** Opening INPUT block **

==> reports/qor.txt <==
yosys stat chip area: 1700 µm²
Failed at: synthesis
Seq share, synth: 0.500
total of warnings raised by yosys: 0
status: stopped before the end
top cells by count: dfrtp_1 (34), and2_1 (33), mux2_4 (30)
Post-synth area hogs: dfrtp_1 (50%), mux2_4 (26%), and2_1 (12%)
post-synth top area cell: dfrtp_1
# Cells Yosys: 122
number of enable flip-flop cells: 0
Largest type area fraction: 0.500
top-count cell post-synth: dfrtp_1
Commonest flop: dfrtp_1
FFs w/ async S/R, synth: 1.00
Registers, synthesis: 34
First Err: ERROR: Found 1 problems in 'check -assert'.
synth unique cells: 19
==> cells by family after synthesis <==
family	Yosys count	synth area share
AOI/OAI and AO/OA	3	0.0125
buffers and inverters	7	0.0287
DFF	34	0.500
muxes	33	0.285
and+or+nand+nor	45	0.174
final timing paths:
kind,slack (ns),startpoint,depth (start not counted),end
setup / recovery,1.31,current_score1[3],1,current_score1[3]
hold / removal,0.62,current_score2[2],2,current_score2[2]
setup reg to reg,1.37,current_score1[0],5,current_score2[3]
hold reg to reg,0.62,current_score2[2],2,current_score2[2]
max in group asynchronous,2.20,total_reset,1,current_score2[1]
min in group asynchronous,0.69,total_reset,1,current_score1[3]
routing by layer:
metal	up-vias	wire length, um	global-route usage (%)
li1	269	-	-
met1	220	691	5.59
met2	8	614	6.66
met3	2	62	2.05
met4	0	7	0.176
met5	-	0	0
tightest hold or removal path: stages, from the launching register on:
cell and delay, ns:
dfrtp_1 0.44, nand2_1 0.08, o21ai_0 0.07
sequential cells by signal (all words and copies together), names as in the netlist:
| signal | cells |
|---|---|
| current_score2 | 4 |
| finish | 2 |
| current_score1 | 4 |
<file path="flow/config.mk">
export PLATFORM = sky130hd
export DESIGN_NAME = Di_wave
export DESIGN_NICKNAME = Di_wave
export VERILOG_FILES = /design/flow/design.v
export SDC_FILE = /design/flow/constraint.sdc
export NUM_CORES = 4
export LEC_CHECK = 1
export CORE_AREA = 10 10 70 70
export DIE_AREA = 0 0 80 80
</file>
<file path="flow/constraint.sdc">
current_design Di_wave

set clk_period 1.4
set clk_io_pct 0.2

create_clock -name clk0 -period $clk_period [get_ports {sclk_i}]

set non_clock_inputs [all_inputs -no_clocks]
set_input_delay [expr $clk_period * $clk_io_pct] -clock clk0 $non_clock_inputs
set_output_delay [expr $clk_period * $clk_io_pct] -clock clk0 [all_outputs]
</file>
<file path="flow/run.sh">
#!/bin/bash
# OpenROAD 26Q1-2900-gdf79404cd8, Yosys 0.63+post, stock flow scripts
make -C /OpenROAD-flow-scripts/flow DESIGN_CONFIG=/design/flow/config.mk WORK_HOME=/design/flow/orfs finish
</file>
<file path="flow/design.v">
module Di_wave(
	input wire sclk_i,rst_n_i,
	input wire [7:0]	cnt_w_i,
	output wire waveo1,waveo2
);
reg o1,o2;
reg [7:0] cin;
reg [3:0] o2_flag;
assign waveo1 = o1;
assign waveo2 = o2;
always @(posedge sclk_i or negedge rst_n_i)
	if(rst_n_i == 1'b0)
		o1 <= 1'b0;
	else if (cnt_w_i == 8'd63)
		o1 <= 1'b1;
	else
		o1 <= 1'b0;
always @(posedge sclk_i or negedge rst_n_i)
	if(rst_n_i == 1'b0)
		begin
			o2 <= 1'b0;
			o2_flag <= 4'd0;
		end
	else if(o2_flag == 4'd3 && cnt_w_i == 8'd63)
		begin
			o2 <= 1'b1;
			o2_flag <= 4'd0;
		end
	else if(cnt_w_i == 8'd63 && o2_flag < 4'd3)
		begin
			o2_flag <= o2_flag + 1'b1;
			o2 <= 1'b0;
		end
	else
		o2 <= 1'b0;
endmodule
</file>
==> run notes <==
flow finished, numbers: status=finished clean, HP Class=input pin to asynchronous set/reset pin, syn avg cell area=15.82 um^2, placed cells=72, Cell Area, Placed=429.2 um^2, drt wl/cell=8.211 um, Period minus WS final=1.305 ns, Worst slew margin=0.7966, Antenna Diode Count=0, CP required=1.12 ns, share of cells above drive strength 1=0.2667, Final period util=0.9324, WL final=624 um, via count=181, clock tree buffer depth=2, total track usage=0.02280, unrepaired setup endpoints after global routing=no, nature of the critical path startpoint=flip-flop, global-route wire length before repair=1104 um, Worst setup EP type=output pin, Synth flops=6, fin cells=76, register area share after synthesis=0.5581, cells in synth_stat.txt=17, IO Port Bufs=11, DRC=0, vias in the first global route=216, chip area=6400 um^2, fmax=0.7661 GHz, Cell variety after synth=9, gpl congestion=0.7529, I/O pin total=12, Die X=80 um, layout overhead on the synthesized area=72.56%, Slew Viols, Final=0, final instance area=464.2 um^2, Max FO, Critical Path=1, CP Cell Sequence=clkdlybuf4s50_1, Final setup viols=0, Slowest-stage cell, CP=clkdlybuf4s50_1, Leak=0.2196 nW, fp util=0.07875, PnR worst setup slack=0.09463 ns, die height=80 um, worst endpoint data arrival time=1.03 ns, worst slew pin tran=0.3028 ns, remaining global-route overflow=0, clock sink count=6, core area=3416 um^2, CTS root buffer=clkbuf_4, row cnt=21, maximum VDD drop=214.3 uV, total CTS buffers=3, Syn Inst Count=17, H-tree Lvls=1, clock-pin slew on the worst setup and hold paths=0.05 ns, via/cell ratio=2.382, CTS tree=built, Critical Setup Path Class=flip-flop to output pin, Top delay family on crit path=buffers and inverters, DP Wirelength=504.2 um, max-cap viol count=0, CP peak stage delay=0.47 ns, clk ins delay skew pair=0.25 ns, setup slack at placement=-0.3076 ns, post-route ant nets=0, Pwr per Cell Area=827.7 nW/um^2, Yosys chip area=269.0 um^2, largest net degree at the start of global routing=7, power consumption=0.0003842 W, initial antenna violation count=0, total tool warning count=25, Buf+Inv Stages, Crit Path=1, Final Hold Fails=0, Post-Syn Area=269.0 um^2, clk_skew=0.008613 ns, initial DRC count=2, Yosys warnings=1, first drt pass iteration count=2, FILL cells=388
-- timing repair --
item | in CTS | in global routing
buffers inserted | 0 | 1
gates resized | 4 | 4
pin swaps | 2 | 2
hold buffers | 0 | 0
endpoints found under the setup margin | 2 | 2
-- worst paths after layout --
kind	start	end	slack (ns)	cells past startpoint
max in group asynchronous	rst_n_i	o2_flag[1]$_DFFE_PN0P_	0.90	1
setup / recovery	o1$_DFF_PN0_	waveo1	0.09	1
hold reg to reg	o2_flag[2]$_DFFE_PN0P_	o2_flag[2]$_DFFE_PN0P_	0.43	0
setup reg to reg	o2_flag[2]$_DFFE_PN0P_	o2_flag[1]$_DFFE_PN0P_	0.19	2
min in group clk0	o2_flag[2]$_DFFE_PN0P_	o2_flag[2]$_DFFE_PN0P_	0.43	0
hold / removal	rst_n_i	o1$_DFF_PN0_	0.28	1
-- report_power, final --
group	switching (W)	leakage [nW]	internal, W
registers	0.00000352	0.0831	0.000179
clock network	0.0000620	0.0138	0.0000969
logic	0.0000134	0.123	0.0000296
total	0.0000790	0.220	0.000305
-- layer usage --
metal	up-vias	share of wire	track usage
met5	-	0	0
met4	0	0	0.003521
met3	0	0.27	0.02841
met2	15	0.30	0.02568
met1	80	0.43	0.02628
li1	86	-	-
-- cells in the mapped netlist, drive strengths merged --
cell type,n,share of area
nor2,2,0.028
nand4bb,1,0.10
ha,1,0.047
dfrtp,6,0.56
mux2,2,0.11
clkbuf,2,0.028
nand4,1,0.023
nor4,1,0.079
and2,1,0.023
-- stage by stage --
stage	hold WS, ns	setup TNS, ns	util
5_1_grt	0.2901	0	0.1359
6_report	0.2757	0	0.1359
3_5_place_dp	0.4269	-0.7128	0.1256
3_3_place_gp	0.4202	-0.6447	0.1256
4_1_cts	0.2796	0	0.1308
2_1_floorplan	-0.01559	0	-
-- area by class of cell --
cell class                      count  area, um^2  share of cell area
Multi-Input combinational cell      9       111.4              0.2399
Timing Repair Buffer               12       122.6              0.2642
Tap cell                           46       57.56              0.1240
Clock buffer                        3       22.52             0.04852
Sequential cell                     6       150.1              0.3235
-- cell usage in the layout (no fill, tap or decap) --
cell | synthesis | layout
dlymetal6s2s_1 | 0 | 4
buf_4 | 0 | 1
nand4_1 | 1 | 1
clkbuf_4 | 0 | 3
dlygate4sd2_1 | 0 | 4
ha_1 | 1 | 1
nor2_1 | 2 | 2
dfrtp_1 | 6 | 6
clkdlybuf4s50_1 | 0 | 3
mux2_4 | 2 | 2
nand4bb_4 | 1 | 1
nor4_4 | 1 | 1
and2_1 | 1 | 1
-- registers in the layout (all words and copies together) (netlist names) --
name and flops:
o2_flag 4, o1 1, o2 1
-- cells by family (layout without fill, tap and decap cells) --
logic type / count (synthesis) / in the layout / share of synthesized area
flip-flops: 6 / 6 / 0.5581
AND/OR/NAND/NOR: 6 / 6 / 0.2559
multiplexers: 2 / 2 / 0.1116
buffers and inverters: 2 / 15 / 0.02792
adder cells (fa/ha/maj): 1 / 1 / 0.04650
-- worst register-to-register path: cells and delay by family, from the launching register on --
| family | cells | cell delay, ns |
|---|---|---|
| AND/OR/NAND/NOR | 1 | 0.36 |
| multiplexers | 1 | 0.33 |
| flip-flops | 1 | 0.40 |
Power figures rest on the tool's default switching activity, not on a simulated workload.
--- flow/run.sh ---
#!/bin/bash
# OpenROAD 26Q1-2900-gdf79404cd8, Yosys 0.63+post, stock flow scripts
make -C /OpenROAD-flow-scripts/flow DESIGN_CONFIG=/design/flow/config.mk WORK_HOME=/design/flow/orfs finish
--- flow/config.mk ---
export PLATFORM = sky130hd
export DESIGN_NAME = top
export DESIGN_NICKNAME = top
export VERILOG_FILES = /design/flow/design.v
export SDC_FILE = /design/flow/constraint.sdc
export NUM_CORES = 4
export LEC_CHECK = 1
export CORE_AREA = 10 10 81 81
export DIE_AREA = 0 0 91 91
--- flow/constraint.sdc ---
current_design top

set clk_period 3.4
set clk_io_pct 0.2

create_clock -name clk0 -period $clk_period [get_ports {sclk_i}]

set non_clock_inputs [all_inputs -no_clocks]
set_input_delay [expr $clk_period * $clk_io_pct] -clock clk0 $non_clock_inputs
set_output_delay [expr $clk_period * $clk_io_pct] -clock clk0 [all_outputs]
--- flow/design.v ---
module ex_cnt(
	input	wire	sclk,
	input wire	rst_n,
	output	wire	[7:0]	cnt_w
);
reg	[7:0]	cnt;
reg	ctrl_flag;
assign cnt_w = cnt;
always @(posedge sclk or negedge rst_n)  
	if(rst_n == 1'b0)
		cnt<= 1'b0;
	else if (ctrl_flag == 1'b0 && cnt!=8'd255)
		cnt <= cnt + 1'b1;
	else if(cnt != 8'd0)
		cnt <= cnt - 1'b1;
always @(posedge sclk or negedge rst_n)
	if(rst_n == 1'b0)
		ctrl_flag <= 1'b0;
	else if((|cnt)==1'd0)
		ctrl_flag <= 1'b0;
	else if((&cnt) == 1'b1)
		ctrl_flag <= 1'b1;
endmodule
module top(
	input wire	sclk_i,
	input wire	rst_n_i,
	output	wire [7:0]	cnt_o
);
ex_cnt ex_cnt_inst(
	.sclk		(sclk_i),
	.rst_n	(rst_n_i),
	.cnt_w	(cnt_o)
);
endmodule
==> flow_summary.html <==
<!-- implementation run metrics -->
<table>
<tr><th>Metric</th><th>Value</th></tr>
<tr><th colspan="2">Outcome</th></tr>
<tr><td>Outcome</td><td>finished clean</td></tr>
<tr><th colspan="2">Floorplanning</th></tr>
<tr><td>Ports placed on the boundary</td><td>10</td></tr>
<tr><td>Floorplan-stage core utilization</td><td>0.121</td></tr>
<tr><td>Chip Footprint</td><td>roughly 8300 um^2</td></tr>
<tr><td>Std-Cell Rows</td><td>25</td></tr>
<tr><td>Die outline width</td><td>between 90 and 100 um</td></tr>
<tr><td>Height of the die</td><td>just over 90 um</td></tr>
<tr><td>Area of the core</td><td>4820 um^2</td></tr>
<tr><th colspan="2">Drt</th></tr>
<tr><td>Via density per instance</td><td>roughly 3.4</td></tr>
<tr><td>Ant diodes</td><td>0</td></tr>
<tr><td>Average wire per cell in the routed design</td><td>8.71 um</td></tr>
<tr><td>Post-Route WL</td><td>1190 um</td></tr>
<tr><td>Via Count</td><td>about 470</td></tr>
<tr><td>DR pass1 iterations</td><td>4</td></tr>
<tr><td>Iteration-0 DRC Markers</td><td>28</td></tr>
<tr><td>Antenna viol nets, final</td><td>0</td></tr>
<tr><td>DRC violations left</td><td>0</td></tr>
<tr><th colspan="2">Timing</th></tr>
<tr><td>Final Setup Violations</td><td>0</td></tr>
<tr><td>Post-Route Hold Slack</td><td>0.511 ns</td></tr>
<tr><td>Final critical-path setup slack</td><td>approximately 1.1 ns</td></tr>
<tr><td>Setup skew after layout</td><td>~0.0031 ns</td></tr>
<tr><td>Accumulated negative setup slack</td><td>0 ns</td></tr>
<tr><td>Slew HR</td><td>0.696</td></tr>
<tr><td>Setup repair after global routing missed its margin</td><td>no</td></tr>
<tr><td>Post-layout min period</td><td>approximately 2.3 ns</td></tr>
<tr><td>Final Max Tran Viols</td><td>0</td></tr>
<tr><td>Number of hold violations in the final report</td><td>0</td></tr>
<tr><td>Worst Max-Slew Pin Slew</td><td>between 0.4 and 0.5 ns</td></tr>
<tr><td>Period utilization</td><td>0.668</td></tr>
<tr><td>Maximum achievable frequency</td><td>about 440 MHz</td></tr>
<tr><th colspan="2">Final layout</th></tr>
<tr><td>Footprint of the multi-input gates</td><td>around 350 um^2</td></tr>
<tr><td>Post-route design area</td><td>between 800 and 900 um^2</td></tr>
<tr><td>Area used by sequential logic in the layout</td><td>between 200 and 250 um^2</td></tr>
<tr><td>Growth of design area from synthesis to finish</td><td>37.5%</td></tr>
<tr><td>Share of final-layout standard cells stronger than drive strength 1</td><td>0.114</td></tr>
<tr><td>Number of filler instances in the final layout</td><td>approximately 550</td></tr>
<tr><td>Most frequent logic cells in the routed design</td><td>sky130_fd_sc_hd__dfrtp_1 (9), sky130_fd_sc_hd__clkdlybuf4s50_1 (9), sky130_fd_sc_hd__ha_1 (6)</td></tr>
<tr><th colspan="2">Critical path</th></tr>
<tr><td>Timing startpoint of the critical path</td><td>ex_cnt_inst.cnt[0]</td></tr>
<tr><td>Minimum setup slack among reg-to-reg paths</td><td>roughly 1.1 ns</td></tr>
<tr><td>Type of origin of the critical path</td><td>register</td></tr>
<tr><td>Depth of the worst register-to-register path</td><td>8</td></tr>
<tr><td>Critical Path Slowest Stage Cell</td><td>sky130_fd_sc_hd__dfrtp_1</td></tr>
<tr><td>Required time of the critical path</td><td>3.55 ns</td></tr>
<tr><td>Largest fanout of any net on the critical path</td><td>10</td></tr>
<tr><td>Kind of cell adding the most delay to the critical path</td><td>AND-OR/OR-AND gates</td></tr>
<tr><td>Type of element capturing the critical path</td><td>register</td></tr>
<tr><td>Timing endpoint of the critical path</td><td>ex_cnt_inst.cnt[7]</td></tr>
<tr><td>Delay of the slowest cell on the worst path</td><td>between 0.4 and 0.5 ns</td></tr>
<tr><td>Worst setup path class</td><td>reg2reg</td></tr>
<tr><td>Data arrival, critical path</td><td>2.43 ns</td></tr>
<tr><td>Series of cell instances along the critical path</td><td>nand4_1 &gt; o21bai_2 &gt; ha_1 &gt; o211ai_1 &gt; o21a_2 &gt; o21ai_2 &gt; mux2i_1 &gt; xor2_1</td></tr>
<tr><td>Start of the worst register-to-register path</td><td>ex_cnt_inst.cnt[0]</td></tr>
<tr><td>Endpoint of the most critical register-to-register path</td><td>ex_cnt_inst.cnt[7]</td></tr>
<tr><td>Total buffers and inverters traversed by the critical path</td><td>0</td></tr>
<tr><td>CP Depth</td><td>8</td></tr>
<tr><th colspan="2">Global routing</th></tr>
<tr><td>Number of antenna violations at the first check in global routing</td><td>0</td></tr>
<tr><td>Total routing resource utilization after global routing</td><td>0.0290</td></tr>
<tr><td>Maximum number of pins on one net before global-route repair</td><td>11</td></tr>
<tr><td>Residual overflow from global routing</td><td>0</td></tr>
<tr><td>First-pass GRT wire length</td><td>between 2000 and 2500 um</td></tr>
<tr><td>Via count of the first global-routing pass</td><td>about 440</td></tr>
<tr><th colspan="2">Synthesis</th></tr>
<tr><td>Post-synth top area cell</td><td>sky130_fd_sc_hd__dfrtp_1</td></tr>
<tr><td>Proportion of synthesized chip area in sequential cells</td><td>0.385</td></tr>
<tr><td>Mean instance size in the synthesized netlist</td><td>slightly above 10 um^2</td></tr>
<tr><td>Synthesized chip area reported by yosys</td><td>584 um^2</td></tr>
<tr><td>Warning count from the yosys run</td><td>1</td></tr>
<tr><td>Area contributors post-synth</td><td>sky130_fd_sc_hd__dfrtp_1 (39%), sky130_fd_sc_hd__ha_1 (13%), sky130_fd_sc_hd__xor2_1 (6.0%)</td></tr>
<tr><td>Summed instance area of the synthesized netlist</td><td>around 580 um^2</td></tr>
<tr><td>Number of cells produced by synthesis</td><td>between 50 and 60</td></tr>
<tr><td>Synthesized flop and latch total</td><td>9</td></tr>
<tr><td>Cell count listed in synth_stat.txt</td><td>57</td></tr>
<tr><td>Distinct cells, synth</td><td>25</td></tr>
<tr><td>Yosys top cell area share</td><td>0.385</td></tr>
<tr><th colspan="2">Clocking</th></tr>
<tr><td>Clock transition at path regs</td><td>approximately 0.050 ns</td></tr>
<tr><td>Clock H-tree levels</td><td>1</td></tr>
<tr><td>Clock latency reported for the late side of the worst-skew pair</td><td>between 0.2 and 0.25 ns</td></tr>
<tr><td>CTS tree</td><td>built</td></tr>
<tr><td>Maximum number of buffers from clock root to sink</td><td>2</td></tr>
<tr><td>Clk Tree Root Cell</td><td>sky130_fd_sc_hd__clkbuf_8</td></tr>
<tr><td>Cells resized by post-CTS repair</td><td>0</td></tr>
<tr><td>Clock sink total</td><td>9</td></tr>
<tr><td>CTS buffer count</td><td>3</td></tr>
<tr><td>Hold_buf cts</td><td>0</td></tr>
<tr><td># Post-CTS Setup Buffers</td><td>0</td></tr>
<tr><th colspan="2">Job</th></tr>
<tr><td>Max-cap check violation count</td><td>0</td></tr>
<tr><td>Tool Warnings</td><td>25</td></tr>
<tr><th colspan="2">Placement</th></tr>
<tr><td>Placed wire-length estimate</td><td>906 um</td></tr>
<tr><td># port buffers</td><td>9</td></tr>
<tr><td>Post-Place Setup Slack</td><td>roughly 1.1 ns</td></tr>
<tr><td>Post-DP Area</td><td>around 760 um^2</td></tr>
<tr><td>Gp weighted congestion</td><td>0.759</td></tr>
<tr><th colspan="2">Power</th></tr>
<tr><td>PwrDens</td><td>between 200 and 300 nW/um^2</td></tr>
<tr><td>Worst VDD drop</td><td>between 0.09 and 0.1 mV</td></tr>
<tr><td>LEAKAGE</td><td>about 0.00035 uW</td></tr>
<tr><th colspan="2">Hold path</th></tr>
<tr><td>Tightest Hold Check Type</td><td>reg2reg</td></tr>
</table>
## stage by stage
| step | util | std cells | power [uW] |
|---|---|---|---|
| floorplan | - | 57 | 109 |
| global placement | 0.157 | 133 | 112 |
| detailed placement | 0.157 | 133 | 112 |
| CTS | 0.167 | 137 | 236 |
| global route | 0.167 | 137 | 247 |
| finish | 0.167 | 137 | 234 |
## where the power goes
part	total, uW	switching (uW)	leakage (uW)	internal (uW)
Combinational	3.15	2.14	0.000210	1.01
Clock	123	41.6	0.0000228	81.6
Sequential	107	0	0.000116	107
Total	234	43.7	0.000349	190
## worst min-delay path by stage
| stage | from | to | slack (ns) | cells past startpoint |
|---|---|---|---|---|
| finish | ex_cnt_inst.cnt[7] | ex_cnt_inst.cnt[7] | 0.51 | 1 |
| global route | ex_cnt_inst.cnt[7] | ex_cnt_inst.cnt[7] | 0.55 | 1 |
| CTS | ex_cnt_inst.cnt[7] | ex_cnt_inst.cnt[7] | 0.52 | 1 |
## metal layers
layer | vias to the layer above | share of wire | track usage
li1 | 236 | - | -
met3 | 2 | 0.11 | 0.0149
met4 | 0 | 0.0067 | 0.00653
met2 | 17 | 0.39 | 0.0352
met5 | - | 0 | 0
met1 | 216 | 0.50 | 0.0433
## logic make-up (layout without fill, tap and decap cells)
| group | count (synthesis) | after routing | share of synthesized area |
|---|---|---|---|
| AOI/OAI and AO/OA | 14 | 14 | 0.173 |
| buffers and inverters | 2 | 15 | 0.0129 |
| DFF | 9 | 9 | 0.385 |
| adders and majority gates | 7 | 7 | 0.163 |
| xor gates and xnor gates | 5 | 5 | 0.0749 |
| muxes | 1 | 1 | 0.0171 |
| and+or+nand+nor | 19 | 19 | 0.173 |
## cell usage after synthesis, drive strengths merged
| library cell | count |
|---|---|
| dfrtp | 9 |
| ha | 6 |
| a21oi | 5 |
| nor2 | 5 |
| nand2 | 4 |
| xor2 | 4 |
| a21o | 2 |
| a31oi | 2 |
| inv | 2 |
| nand4 | 2 |
| nor3 | 2 |
| nor4 | 2 |
| a211oi | 1 |
| and2b | 1 |
| fa | 1 |
| mux2i | 1 |
| nand2b | 1 |
| nor2b | 1 |
| nor4bb | 1 |
| o211ai | 1 |
| o21a | 1 |
| o21ai | 1 |
| o21bai | 1 |
| xnor2 | 1 |
## cell type report
class | instances | area share
clock buffers | 4 | 0.0561
multi-input cells | 46 | 0.438
flip-flops and latches | 9 | 0.280
inverters | 2 | 0.00935
repair buffers | 9 | 0.112
well taps | 67 | 0.104
## state kept, by name, summed over array words and instances (netlist names)
signal,flops
ex_cnt_inst.cnt,8
ex_cnt_inst.ctrl_flag,1
Power figures rest on the tool's default switching activity, not on a simulated workload.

** Closing INPUT block **

PROBLEM STATEMENT: Begin with the line that has "<tr><td>Chip Footprint</td><td>roughly 8300" in the listing above and end after the line that has "<tr><td>Post-Route Hold Slack</td><td>0.511"; output those lines exactly.

TASK ANSWER:
<tr><td>Chip Footprint</td><td>roughly 8300 um^2</td></tr>
<tr><td>Std-Cell Rows</td><td>25</td></tr>
<tr><td>Die outline width</td><td>between 90 and 100 um</td></tr>
<tr><td>Height of the die</td><td>just over 90 um</td></tr>
<tr><td>Area of the core</td><td>4820 um^2</td></tr>
<tr><th colspan="2">Drt</th></tr>
<tr><td>Via density per instance</td><td>roughly 3.4</td></tr>
<tr><td>Ant diodes</td><td>0</td></tr>
<tr><td>Average wire per cell in the routed design</td><td>8.71 um</td></tr>
<tr><td>Post-Route WL</td><td>1190 um</td></tr>
<tr><td>Via Count</td><td>about 470</td></tr>
<tr><td>DR pass1 iterations</td><td>4</td></tr>
<tr><td>Iteration-0 DRC Markers</td><td>28</td></tr>
<tr><td>Antenna viol nets, final</td><td>0</td></tr>
<tr><td>DRC violations left</td><td>0</td></tr>
<tr><th colspan="2">Timing</th></tr>
<tr><td>Final Setup Violations</td><td>0</td></tr>
<tr><td>Post-Route Hold Slack</td><td>0.511 ns</td></tr>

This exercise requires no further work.